Il s’arrêta à une distance raisonnable et lança :

— Voyageurs, venez-vous parler affaire avec les artisans de la sapinière ?

— Mon brave, répondit Mali sur le même ton, nous sommes envoyés par la Pension des voyageurs et vous demandons humblement de nous offrir un toit pour la nuit.

Un murmure de surprise émana de l’assistance. La vieille femme vacilla sur ses jambes meutries par la randonnée, s’attirant la pitié des villageois. Après plusieurs minutes de débats à voix basse, on vint délester Numa de son sac à dos. Des sourires polis apparurent sur les visages des bûcherons. On les escorta vers un grand chalet au centre du Hameau. Une petite foule se rassembla rapidement à l’intérieur. Bryn sentait tous les regards sur eux alors qu’on leur servait du lait chaud et des biscuits secs. Les villageois s’assirent en cercle sur les épais tapis qui couvraient le sol. Les étrangers les imitèrent, intimidés. Les conversations allaient bon train et ils savaient en être le sujet principal. Gênée, Bryn détourna les yeux des visages curieux et s’attarda sur les mains des hommes et des femmes présents. Elle fronça les sourcils, intriguée.

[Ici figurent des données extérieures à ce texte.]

**src/rtl/ccbw_pkg.sv**
```systemverilog
// Shared types and constants for the character cell buffer writer.
// Holds cell packing, action and register codes, and the controller/datapath
// command and status structs. No dependencies.
`default_nettype none

package ccbw_pkg;

  localparam int GLYPH_W  = 16;
  localparam int COLOR_W  = 4;
  localparam int CELL_W   = GLYPH_W + 2 * COLOR_W;
  localparam int ACTION_W = 3;
  localparam int COORD_W  = 8;
  localparam int FW_W     = 8;
  localparam int FH_W     = 6;
  localparam int CFG_IDX_W  = 1;
  localparam int CFG_DATA_W = 8;

  localparam logic [ACTION_W-1:0] ACT_DRAW      = 3'd0;
  localparam logic [ACTION_W-1:0] ACT_DRAW_FG   = 3'd1;
  localparam logic [ACTION_W-1:0] ACT_CLEAR     = 3'd2;
  localparam logic [ACTION_W-1:0] ACT_RECOLOR   = 3'd3;
  localparam logic [ACTION_W-1:0] ACT_READ      = 3'd4;

  localparam logic [CFG_IDX_W-1:0] REG_FRAME_WIDTH  = 1'b0;
  localparam logic [CFG_IDX_W-1:0] REG_FRAME_HEIGHT = 1'b1;

  localparam logic [GLYPH_W-1:0] RESET_GLYPH = 16'h0020;
  localparam logic [COLOR_W-1:0] RESET_TEXT  = 4'hF;
  localparam logic [COLOR_W-1:0] RESET_BACK  = 4'h0;

  // Source of the word written into the cell memory.
  typedef enum logic [2:0] {
    WSEL_INIT,
    WSEL_DRAW,
    WSEL_KEEP_BACK,
    WSEL_RECOLOR
  } wsel_t;

  typedef struct packed {
    logic  load;
    logic  idx_clr;
    logic  idx_inc;
    logic  ram_re;
    logic  ram_we;
    logic  addr_idx;
    wsel_t wsel;
    logic  emit;
    logic  emit_clip;
    logic  emit_read;
  } cmd_t;

  typedef struct packed {
    logic [ACTION_W-1:0] action;
    logic                in_frame;
    logic                idx_last;
    logic                fill_done;
  } sts_t;

  function automatic logic [CELL_W-1:0] pack_cell(input logic [GLYPH_W-1:0] g,
                                                  input logic [COLOR_W-1:0] t,
                                                  input logic [COLOR_W-1:0] b);
    pack_cell = {b, t, g};
  endfunction

endpackage

`default_nettype wire

```
**src/rtl/ccbw_ctrl.sv**
```systemverilog
// Controller state machine of the character cell buffer writer.
// Depends on ccbw_pkg; drives commands to ccbw_datapath from its status.
`default_nettype none

module ccbw_ctrl (
  input  wire logic          clk,
  input  wire logic          rst_n,
  input  wire logic          start,
  input  wire ccbw_pkg::sts_t sts,
  output ccbw_pkg::cmd_t     cmd,
  output logic               busy
);

  import ccbw_pkg::*;

  typedef enum logic [6:0] {
    S_INIT    = 7'b0000001,
    S_IDLE    = 7'b0000010,
    S_DECODE  = 7'b0000100,
    S_CELL_RD = 7'b0001000,
    S_FILL    = 7'b0010000,
    S_RC_RD   = 7'b0100000,
    S_RC_WR   = 7'b1000000
  } state_t;

  state_t state_r, state_nxt;

  always_ff @(posedge clk) begin
    if (!rst_n) begin
      state_r <= S_INIT;
    end else begin
      state_r <= state_nxt;
    end
  end

  assign busy = (state_r != S_IDLE);

  always_comb begin
    cmd       = '0;
    state_nxt = state_r;
    case (state_r)
      // Clearing pass after reset: every cell gets the reset value.
      S_INIT: begin
        cmd.ram_we   = 1'b1;
        cmd.addr_idx = 1'b1;
        cmd.wsel     = WSEL_INIT;
        cmd.idx_inc  = 1'b1;
        if (sts.idx_last) begin
          cmd.idx_inc = 1'b0;
          cmd.idx_clr = 1'b1;
          state_nxt   = S_IDLE;
        end
      end
      S_IDLE: begin
        if (start) begin
          cmd.load  = 1'b1;
          state_nxt = S_DECODE;
        end
      end
      S_DECODE: begin
        case (sts.action)
          ACT_DRAW, ACT_DRAW_FG, ACT_READ: begin
            if (!sts.in_frame) begin
              cmd.emit      = 1'b1;
              cmd.emit_clip = 1'b1;
              state_nxt     = S_IDLE;
            end else if (sts.action == ACT_DRAW) begin
              cmd.ram_we = 1'b1;
              cmd.wsel   = WSEL_DRAW;
              cmd.emit   = 1'b1;
              state_nxt  = S_IDLE;
            end else begin
              cmd.ram_re = 1'b1;
              state_nxt  = S_CELL_RD;
            end
          end
          ACT_CLEAR:   state_nxt = S_FILL;
          ACT_RECOLOR: state_nxt = S_RC_RD;
          default: begin
            cmd.emit  = 1'b1;
            state_nxt = S_IDLE;
          end
        endcase
      end
      S_CELL_RD: begin
        cmd.emit = 1'b1;
        if (sts.action == ACT_DRAW_FG) begin
          cmd.ram_we = 1'b1;
          cmd.wsel   = WSEL_KEEP_BACK;
        end else begin
          cmd.emit_read = 1'b1;
        end
        state_nxt = S_IDLE;
      end
      S_FILL: begin
        if (sts.fill_done) begin
          cmd.idx_clr = 1'b1;
          cmd.emit    = 1'b1;
          state_nxt   = S_IDLE;
        end else begin
          cmd.ram_we   = 1'b1;
          cmd.addr_idx = 1'b1;
          cmd.wsel     = WSEL_DRAW;
          cmd.idx_inc  = 1'b1;
        end
      end
      S_RC_RD: begin
        if (sts.fill_done) begin
          cmd.idx_clr = 1'b1;
          cmd.emit    = 1'b1;
          state_nxt   = S_IDLE;
        end else begin
          cmd.ram_re   = 1'b1;
          cmd.addr_idx = 1'b1;
          state_nxt    = S_RC_WR;
        end
      end
      S_RC_WR: begin
        cmd.ram_we   = 1'b1;
        cmd.addr_idx = 1'b1;
        cmd.wsel     = WSEL_RECOLOR;
        cmd.idx_inc  = 1'b1;
        state_nxt    = S_RC_RD;
      end
      default: begin
        state_nxt = S_INIT;
      end
    endcase
  end

endmodule

`default_nettype wire

```
**config.mk**
```make
export PLATFORM = sky130hd
export DESIGN_NAME = ccbw_ctrl
export DESIGN_NICKNAME = d
export VERILOG_FILES = /design/src/rtl/ccbw_pkg.sv /design/src/rtl/ccbw_ctrl.sv
export SDC_FILE = /design/constraint.sdc
export NUM_CORES = 1
export LEC_CHECK = 0
export BUFFER_PORTS_ARGS = -buffer_cell sky130_fd_sc_hd__buf_4
export CAP_MARGIN = 20
export CORE_MARGIN = 3
export CORE_UTILIZATION = 43
export DETAILED_ROUTE_END_ITERATION = 16
export PLACE_DENSITY = 0.7
export SLEW_MARGIN = 25
export SYNTH_ARGS = -nofsm -noshare
export SYNTH_HDL_FRONTEND = slang
export SYNTH_SLANG_ARGS = --single-unit
```
**constraint.sdc**
```tcl
create_clock -name clk -period 1.9 [get_ports clk]
set_input_delay 0.19 -clock clk [delete_from_list [all_inputs] [get_ports clk]]
set_output_delay 0.19 -clock clk [all_outputs]
set_load 0.1 [all_outputs]
```
==> results of run 1 <==
-- per-layer routing --
metal	GRT usage (%)	wire length (um)	vias to the layer above
met4	15.3	95	0
met2	46.2	1510	58
met5	0	0	-
li1	-	-	415
met3	2.73	194	12
met1	30.3	1000	443
-- cell usage in the layout (no fill, tap or decap), types with 4 or more instances in the layout --
| cell type | netlist | routed |
|---|---|---|
| buf_12 | 0 | 9 |
| nor2b_1 | 6 | 5 |
| nand2_1 | 8 | 5 |
| o21ai_0 | 7 | 6 |
| nand3_1 | 5 | 4 |
| buf_4 | 1 | 27 |
| nor2_1 | 13 | 12 |
| nand4b_1 | 4 | 4 |
| a21oi_1 | 4 | 4 |
| dfxtp_1 | 7 | 4 |
-- power by group --
part	switching [mW]	internal, mW
sequential	0.00727	0.150
clock	0.0725	0.0813
combinational	0.175	0.0973
total	0.255	0.328
-- Yosys cell counts (3+ instances only) --
cell type and count:
clkbuf_1 5, nor3b_1 3, nor2b_1 6, o21ai_0 7
nand2_1 8, nor3_1 5, nand4b_1 4, dfxtp_1 7
inv_1 4, a21oi_1 4, nor2_1 13, nand3_1 5
-- stage by stage --
step	power, mW	setup TNS [ns]	instance area [um2]	util, %
after CTS	0.547	-2.14	1170	82.8
after global placement	0.378	-0.341	1030	73.0
final	0.583	-2.05	1260	89.4
after detailed placement	0.380	-0.468	1030	73.0
after floorplan	0.320	-1.96	796	-
after global routing	0.603	-2.65	1260	89.4
-- cell type report --
| class | instances | area (um2) |
|---|---|---|
| Sequential cell | 7 | 146 |
| Clock buffer | 4 | 26.3 |
| Timing Repair Buffer | 39 | 417 |
| Inverter | 4 | 15.0 |
| Fill cell | 69 | 150 |
| Tap cell | 15 | 18.8 |
| Multi-Input combinational cell | 79 | 642 |
-- what timing repair did --
action                                  in CTS  in global routing
setup buffers                                2                  2
pin swaps                                    4                  4
hold buffers                                 0                  0
gates resized for setup                     25                 19
gates cloned                                 0                  0
endpoints found under the setup margin      12                 12
-- critical path, cell delays in order, from the launching register on --
cell	delay, ns
dfxtp_1	0.31
or4_4	0.57
nor3b_4	0.20
and3b_2	0.24
buf_4	0.13
nand2_4	0.07
nand2_8	0.08
buf_12	0.16
-- final timing paths --
kind                                    to  slack [ns]  cells past startpoint
worst max-delay path                cmd[8]       -0.31                      7
worst min-delay path            state_r[0]        0.24                      2
worst max register to register  state_r[3]        0.11                      7
worst min register to register  state_r[2]        0.76                      3
-- cell families (layout without fill, tap and decap cells) --
kind of cell,count (synthesis),after routing,synth area share [%]
muxes,1,1,1.61
xor gates and xnor gates,2,2,2.50
buffers and inverters,12,47,8.23
other,1,1,0.536
DFF,7,7,20.0
AOI/OAI and AO/OA,19,19,18.2
and+or+nand+nor,56,56,48.8
==> metrics.txt, run 1 <==
status finished with violations; failing checks negative setup slack; CTS buffer count 3; Worst Hold Margin ~0.24 ns; global route total overflow 0; dpl cells 140; r2r startpoint state_r[5]; final setup fails 10; Cell Area, Synth ~700 um2; First-pass DRT Iterations 4; largest net degree at the start of global routing 12; unrepaired setup endpoints after global routing yes; # Max-Cap Violations 0; Req. time, crit path approximately 1.7 ns; Pleak between 0.5 and 0.6 nW; slew of the pin with the lowest slew margin approximately 0.6 ns; Total GRT Usage 26.4%; die extent in x 46.3 um; setup slack after layout -0.312 ns; Netlist cell types 39; Synthesized Nets ~110; Critical Path End Type output port; Max Clock Skew between 0.001 and 0.0015 ns; IO Pins 22; nets 143; ANT nets after route 0; biggest regs state_r x7; routed wire length about 2800 um; site row count 13; total die area approximately 0.0021 mm2; vias a little over 900; Crit. Startpoint state_r[5]; WS Path Type register to output port; root buf cell clkbuf_4; antenna cell count 0; initial drt markers 23; Syn Area/Cell approximately 7.1 um2; Setup WS pre-CTS -0.149 ns; CTS tree yes; Clock Path Buffers 2; DIE HEIGHT about 46 um; number of port buffers 20; min Tclk post-route around 2.2 ns; Largest register FFs 7; H-tree lvl count 1; Post-Syn Instances a little under 100; fmax ~450 MHz; Synth Warn # 0; CTS clk-pin slew, worst paths 0.06 ns; Startpoint Class register; Post-synth EDFFs 0; HP Class input port to register; largest reg by FF count state_r; top-area cell type share of the netlist area 20.0%; vias in the first global route around 800; Hold Vio Cnt, Final 0; core footprint 0.00142 mm2; first-pass GRT wire length ~3900 um; number of remaining DRC errors 0; FF+latch count, synth 7; Area Overhead vs Synth 80.9%; sequential area share after synthesis 20.0%; critical path arrival 2.02 ns; Worst slew margin between 60% and 70%; top post-synthesis cells by area dfxtp_1 20%, nor2_1 7.0%, nor2b_1 5.4%, nand4b_1 5.0%, o21ai_0 5.0%; Sinks on Clock Net 7; vias per cell around 6.3; max-slew violation count 0; top_reg_cell synth dfxtp_1; mean routed wirelength per cell roughly 19 um; initial core utilization roughly 50%; fin crit share 116%; min-delay src rst_n; pwr dens 461 mW/mm2; asr flop ratio synth 0%; worst skew pair latency roughly 0.27 ns; Worst IR Drop VDD approximately 320 uV; non-filler cells, final approximately 150; Final GP Congestion 0.810; area leader, netlist dfxtp_1; share of layout cells above drive strength 1 51.9%; Crit Path Max Fanout 3; initial antenna violation count 0; DPL Wire Length 1560 um
Note: power is estimated with default switching activity, not from simulation.
==> run 2, diff against run 1 <==
--- a/config.mk
+++ b/config.mk
@@ -5,12 +5,13 @@
 export SDC_FILE = /design/constraint.sdc
 export NUM_CORES = 1
 export LEC_CHECK = 0
+export ABC_AREA = 1
 export BUFFER_PORTS_ARGS = -buffer_cell sky130_fd_sc_hd__buf_4
 export CAP_MARGIN = 20
 export CORE_MARGIN = 3
 export CORE_UTILIZATION = 43
 export DETAILED_ROUTE_END_ITERATION = 16
-export PLACE_DENSITY = 0.7
+export PLACE_DENSITY = 0.71
 export SLEW_MARGIN = 25
 export SYNTH_ARGS = -nofsm -noshare
 export SYNTH_HDL_FRONTEND = slang
==> metrics.txt, run 2 <==
FF+latch count, synth 7 (unchanged); crit path max-delay cell type dfxtp_1; site row count 13 (unchanged); core footprint 0.00133 mm2 (-5.7%); critical path arrival 1.58 ns (-0.44 ns); Syn Area/Cell 6.36 um2 (-11%); Largest register FFs 7 (unchanged); largest reg by FF count state_r; CTS buffer count 3 (unchanged); Crit Path Max Fanout 5 (+2); IO Pins 22 (unchanged); share of layout cells above drive strength 1 39.3% (-13 points); global route total overflow 0 (unchanged); first-pass GRT wire length 2500 um (-36%); Final Total Pwr 0.775 mW (+33%); vias in the first global route 623 (-24%); CTS clk-pin slew, worst paths 0.05 ns (about the same); DIE HEIGHT 44.3 um (-4.5%); post-placement cell area 805 um2 (-22%); fin crit share 93.2% (-23 points); initial core utilization 47.2% (-2.2 points); number of port buffers 20 (unchanged); Req. time, crit path 1.71 ns (about the same); pwr dens 912 mW/mm2 (+98%); FF-to-FF End state_r[1]; min-delay src rst_n; Clock Path Buffers 2 (unchanged); H-tree lvl count 1 (unchanged); root buf cell clkbuf_4; r2r startpoint state_r[3]; post-route cell area 850 um2 (-33%); M3 GR Usage 2.44% (-0.30 points); vias 679 (-27%); Max stage delay on crit path 0.38 ns (-0.19 ns); Synthesized Nets 108 (+0.93%); CTS tree yes; asr flop ratio synth 0% (unchanged); Synth Warn # 0 (unchanged); top-area cell type share of the netlist area 22.3% (+2.2 points); Hold Path Stages 2 (unchanged); antenna cell count 0 (unchanged); Sinks on Clock Net 7 (unchanged); reg2reg setup slack 0.64 ns (+0.53 ns); top_reg_cell synth dfxtp_1; sequential area share after synthesis 22.3% (+2.2 points); HP Class input port to register; First-pass DRT Iterations 4 (unchanged); min Tclk post-route 1.77 ns (-0.441 ns); Post-synth EDFFs 0 (unchanged); initial drt markers 11 (-52%); initial antenna violation count 0 (unchanged); most common cell after layout, fill and taps aside nand2_1; WP buf/inv 3 (+1); nets 132 (-7.7%); status completed; Post-CTS Setup Bufs 0 (-2); CP Cell Sequence inv_1 -> nand2_1 -> nor2_4 -> nand3_1 -> inv_1 -> nor3_2 -> nand3_1 -> buf_6; max-slew violation count 0 (unchanged); DPL Wire Length 1270 um (-18%); count leader, synth nand2_1; non-filler cells, final 137 (-7.4%); die extent in x 44.3 um (-4.5%); routed wire length 1580 um (-44%); unrepaired setup endpoints after global routing yes; area leader, netlist dfxtp_1; Final GP Congestion 0.853 (+5.3%); WS Path Type register to output port; Netlist cell types 23 (-41%); hold endpoint state_r[0]; top post-synthesis cells by area dfxtp_1 22%, nand2_1 11%, inv_1 8.9%, nand3_1 8.0%, nor2_1 7.8%; Max Clock Skew 0.00420 ns (+0.00272 ns); Cell Area, Synth 629 um2 (-10%); total die area 0.00196 mm2 (-8.8%); Pleak 0.466 nW (-13%); worst skew pair latency 0.25 ns (-0.02 ns); Worst IR Drop VDD 944 uV (+190%); Total GRT Usage 17.6% (-8.8 points); number of remaining DRC errors 0 (unchanged); Worst Hold Margin 0.145 ns (-0.0965 ns); routing usage on met2 29.1% (-17 points); vias per cell 4.96 (-21%); Hold Vio Cnt, Final 0 (unchanged); # Max-Cap Violations 0 (unchanged); fmax 565 MHz (+25%); most frequent cells after synthesis 19 x nand2_1, 15 x inv_1, 13 x nor2_1, 10 x nand3_1, 7 x dfxtp_1; largest net degree at the start of global routing 8 (-4); Critical Path End Type output port; final setup fails 0 (-10); biggest regs state_r x7; mean routed wirelength per cell 11.5 um (-39%); ANT nets after route 0 (unchanged); Post-Syn Instances 99 (+1.0%); Startpoint Class register; dpl cells 133 (-5.0%); Area Overhead vs Synth 35.0%; GRT busiest layer met2; cell count of the worst reg-to-reg path 10 (+3); critical path's top delay family simple AND/OR/NAND/NOR gates; commonest cells after routing, fill and taps aside 19 x nand2_1, 16 x buf_4, 14 x inv_1, 11 x nor2_1, 10 x nand3_1; met1 Track Usage GR 20.5% (-9.7 points)
run 2: cell count changes after synthesis, sizes merged, moves of 5 or more:
cell	delta
nand3	+7
o21ai	-6
clkbuf	-5
nor2b	-6
nand2	+17
inv	+14
nor2	+6
run 2: where the power goes:
part | internal (mW) | switching (mW)
logic | 0.121 | 0.352
registers | 0.158 | 0.00811
clock network | 0.0802 | 0.0551
run 2: worst max path at each step:
stage | startpoint | end | slack (ns) | depth (start not counted)
after floorplan | state_r[0] | cmd[7] | 0.08 | 7
after global placement | state_r[0] | cmd[7] | 0.39 | 8
after detailed placement | state_r[1] | cmd[7] | 0.37 | 8
after CTS | state_r[1] | cmd[7] | 0.1 | 8
after global routing | state_r[3] | cmd[7] | -0.003 | 8
final | state_r[0] | cmd[7] | 0.13 | 8
run 2: area by class of cell:
cell class,count,area [um2]
inverters,18,70.1
fillers,128,484
repair buffers,20,169
multi-input cells,73,425
flip-flops and latches,7,140
well taps,15,18.8
clock buffers,4,26.3
run 2: what timing repair did:
item,CTS,global route
hold buffers,0,0
resized for setup,0,6
setup endpoints to repair,0,4
run 2: routing by layer:
layer	share of wire, %	up-vias
met5	0	-
met1	43	294
met3	5.4	5
li1	-	354
met4	2.4	0
met2	49	26
run 2: cells by family after synthesis:
family          share of synthesized area [%]
compound gates                           4.57
buf+inv                                  12.3
flops                                    22.3
other cells                             0.596
simple gates                             60.2
run 2: through the flow:
step | setup TNS, ns | setup slack [ns] | utilization, %
2_1_floorplan | 0 | 0.0760 | -
3_3_place_gp | 0 | 0.393 | 60.3
3_5_place_dp | 0 | 0.372 | 60.3
4_1_cts | 0 | 0.0985 | 62.3
5_1_grt | -0.00573 | -0.00282 | 63.7
6_report | 0 | 0.129 | 63.7
==> run 3, diff against run 2 <==
--- a/config.mk
+++ b/config.mk
@@ -8,10 +8,12 @@
 export ABC_AREA = 1
 export BUFFER_PORTS_ARGS = -buffer_cell sky130_fd_sc_hd__buf_4
 export CAP_MARGIN = 20
-export CORE_MARGIN = 3
+export CORE_MARGIN = 4
 export CORE_UTILIZATION = 43
 export DETAILED_ROUTE_END_ITERATION = 16
 export PLACE_DENSITY = 0.71
+export RECOVER_POWER = 25
+export SETUP_SLACK_MARGIN = 0.3
 export SLEW_MARGIN = 25
 export SYNTH_ARGS = -nofsm -noshare
 export SYNTH_HDL_FRONTEND = slang
==> metrics.txt, run 3 (synthesis results as in run 2) <==
status completed; max-slew violation count 0 (unchanged); core footprint 0.00133 mm2 (unchanged); multi-input logic area 498 um2 (+17%); site row count 13 (unchanged); Hold Path Stages 2 (unchanged); sequential share of power 19.1% (-2.4 points); WS Path Type register to output port; initial antenna violation count 0 (unchanged); total die area 0.00214 mm2 (+9.2%); largest net degree at the start of global routing 7 (-1); global route total overflow 0 (unchanged); vias 783 (+15%); Req. time, crit path 1.71 ns (about the same); min Tclk post-route 1.76 ns (-0.00621 ns); Final Total Pwr 0.916 mW (+18%); CTS buffer count 3 (unchanged); root buf cell clkbuf_4; final setup fails 0 (unchanged); antenna cell count 0 (unchanged); Total GRT Usage 24.8% (+7.2 points); Gate power share 66.0% (+4.9 points); Critical Path End Type output port; Clock Path Buffers 2 (unchanged); cell count of the worst reg-to-reg path 11 (+1); most common cell after layout, fill and taps aside buf_4; internal power 0.444 mW (+24%); nets 139 (+5.3%); share of layout cells above drive strength 1 62.0% (+23 points); Final GP Congestion 0.833 (-2.3%); reg2reg setup slack 0.53 ns (-0.11 ns); unrepaired setup endpoints after global routing yes; worst skew pair latency 0.25 ns (about the same); biggest regs state_r x7; Max Clock Skew 0.00445 ns (+0.000249 ns); clock power share 14.9% (-2.6 points); DPL Wire Length 1370 um (+7.7%); post-route cell area 0.00111 mm2 (+31%); DIE HEIGHT 46.3 um (+4.5%); First-pass DRT Iterations 4 (unchanged); fin crit share 92.9% (-0.33 points); hold endpoint state_r[0]; vias in the first global route 773 (+24%); CTS tree yes; Sw Ratio 51.5% (-2.2 points); mean routed wirelength per cell 16.1 um (+40%); Area Overhead vs Synth 76.5%; fill cell count 79 (-38%); H-tree lvl count 1 (unchanged); routed wire length 2320 um (+47%); commonest cells after routing, fill and taps aside 15 x buf_4, 11 x nand2_1, 11 x buf_12, 9 x inv_1, 9 x nor2_1; initial drt markers 29 (+18); Worst IR Drop VDD 679 uV (-28%); largest reg by FF count state_r; critical path arrival 1.57 ns (about the same); FF-to-FF End state_r[1]; r2r startpoint state_r[1]; P_sw 0.471 mW (+13%); initial core utilization 47.2% (unchanged); min-delay src rst_n; Max stage delay on crit path 0.33 ns (-0.05 ns); Crit Path Max Fanout 5 (unchanged); cell mode on critical path inv_2; number of port buffers 20 (unchanged); HP Class input port to register; Sinks on Clock Net 7 (unchanged); post-placement cell area 831 um2 (+3.3%); Startpoint Class register; pwr dens 824 mW/mm2 (-9.6%); Pleak 0.547 nW (+17%); hold buffer count at CTS 0 (unchanged); crit path max-delay cell type dfxtp_2; number of remaining DRC errors 0 (unchanged); CP Cell Sequence inv_2 -> nand2_4 -> nor2_4 -> nand4_1 -> inv_2 -> nor3_4 -> nand3_2 -> buf_12; vias per cell 5.44 (+9.7%); Largest register FFs 7 (unchanged); ANT nets after route 0 (unchanged); die extent in x 46.3 um (+4.5%); fmax 567 MHz (+0.35%); IO Pins 22 (unchanged); Worst Hold Margin 0.148 ns (+0.00329 ns); CTS clk-pin slew, worst paths 0.05 ns (about the same); Hold Vio Cnt, Final 0 (unchanged); # Max-Cap Violations 0 (unchanged); FF+latch area 150 um2 (+7.1%); first-pass GRT wire length 3540 um (+42%)
run 3: layout make-up:
type,count,share of cell area (%)
flip-flops and latches,7,13.5
inverters,18,6.31
clock buffers,4,2.36
multi-input cells,73,44.8
repair buffers,27,31.3
well taps,15,1.69
File: config.mk
export PLATFORM = sky130hd
export DESIGN_NAME = drs_ram
export DESIGN_NICKNAME = d
export VERILOG_FILES = /design/src/hdl/drs_ram.sv
export SDC_FILE = /design/constraint.sdc
export NUM_CORES = 2
export LEC_CHECK = 0
export BUFFER_PORTS_ARGS = -buffer_cell sky130_fd_sc_hd__buf_2
export CAP_MARGIN = 0
export CORE_MARGIN = 2
export CORE_UTILIZATION = 43
export CTS_CLUSTER_SIZE = 10
export DETAILED_ROUTE_END_ITERATION = 10
export SLEW_MARGIN = 30
export SYNTH_ARGS = -nofsm -noshare
export SYNTH_HDL_FRONTEND = slang
export SYNTH_SLANG_ARGS = --single-unit
File: constraint.sdc
create_clock -name i_clk -period 12.4 [get_ports i_clk]
set_clock_uncertainty 0.05 [all_clocks]
set_input_delay 3.72 -clock i_clk [delete_from_list [all_inputs] [get_ports i_clk]]
set_output_delay 3.72 -clock i_clk [all_outputs]
set_load 0.01 [all_outputs]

Il lui semblait voir par instant des étincelles rouges en émaner.

L’homme qui les avait salués vint s’asseoir à leurs côtés, faisant taire le brouhaha.

Il entama la discussion, sa voix portant dans tout le chalet :

— Excusez notre accueil, il y a longtemps que nous n’avions pas vu d’étrangers.

Un sourire bienveillant apparut sur les traits de Mali.

— Il n’y a pas de mal. Vous ne pouvez vous permettre de laisser entrer n’importe qui dans votre communauté, surtout des vagabonds comme nous, à la recherche de Frior.

À l’évocation de la ville cachée, les villageois se raidirent. Ces étrangers étaient-ils des amis ? Ou bien des ennemis sous couverture ?

— Consentiriez-vous à nous raconter votre histoire ? demanda l’homme au chignon, ne laissant toujours rien paraître.

Mali opina du chef et entama son récit. Elle raconta l’arrivée des soldats à Bryn, la fuite dans la forêt, la traversée du lac, le passage par Laban, la nuit à Beranan. L’auditoire semblait retenir son souffle, pendu à ses lèvres.

— Si vous voulez mon avis, dit-elle pour conclure, il était écrit que nous passerions par chez vous. De magicien à magicien, il faut bien s’entraider.

Des murmures s’élevèrent dans l’assemblée. L’homme médita en silence sur les évènements relatés par la vieille femme.

— Je prends le parti de vous faire confiance, décréta-t-il finalement. Puisque vous nous avez donné vos noms, je vous donnerai le mien. Je suis Evrard, magicien rouge et chef du Hameau.

— Ravie de vous rencontrer Evrard, s’inclina l’ainée.

Il lui tendit son immense main, qu’elle serra fermement.

— Mali, l’interpella une femme du cercle. J’ai dû mal entendre, de quelle couleur de magie êtes-vous ?

— Nous sommes magiciennes violettes.

Une vague de clameurs monta des villageois.

— Paix ! Paix ! commanda Evrard. Mali, tu dis venir des sept collines et être de la couleur violette, doit-on supposer que vous êtes celles que nous pensons ?

Une ombre passa sur le visage de la vieille femme. Elle baissa le regard et se tordit les mains en un geste de nervosité.

— J’ai bien peur que oui, lâcha-t-elle dans un souffle.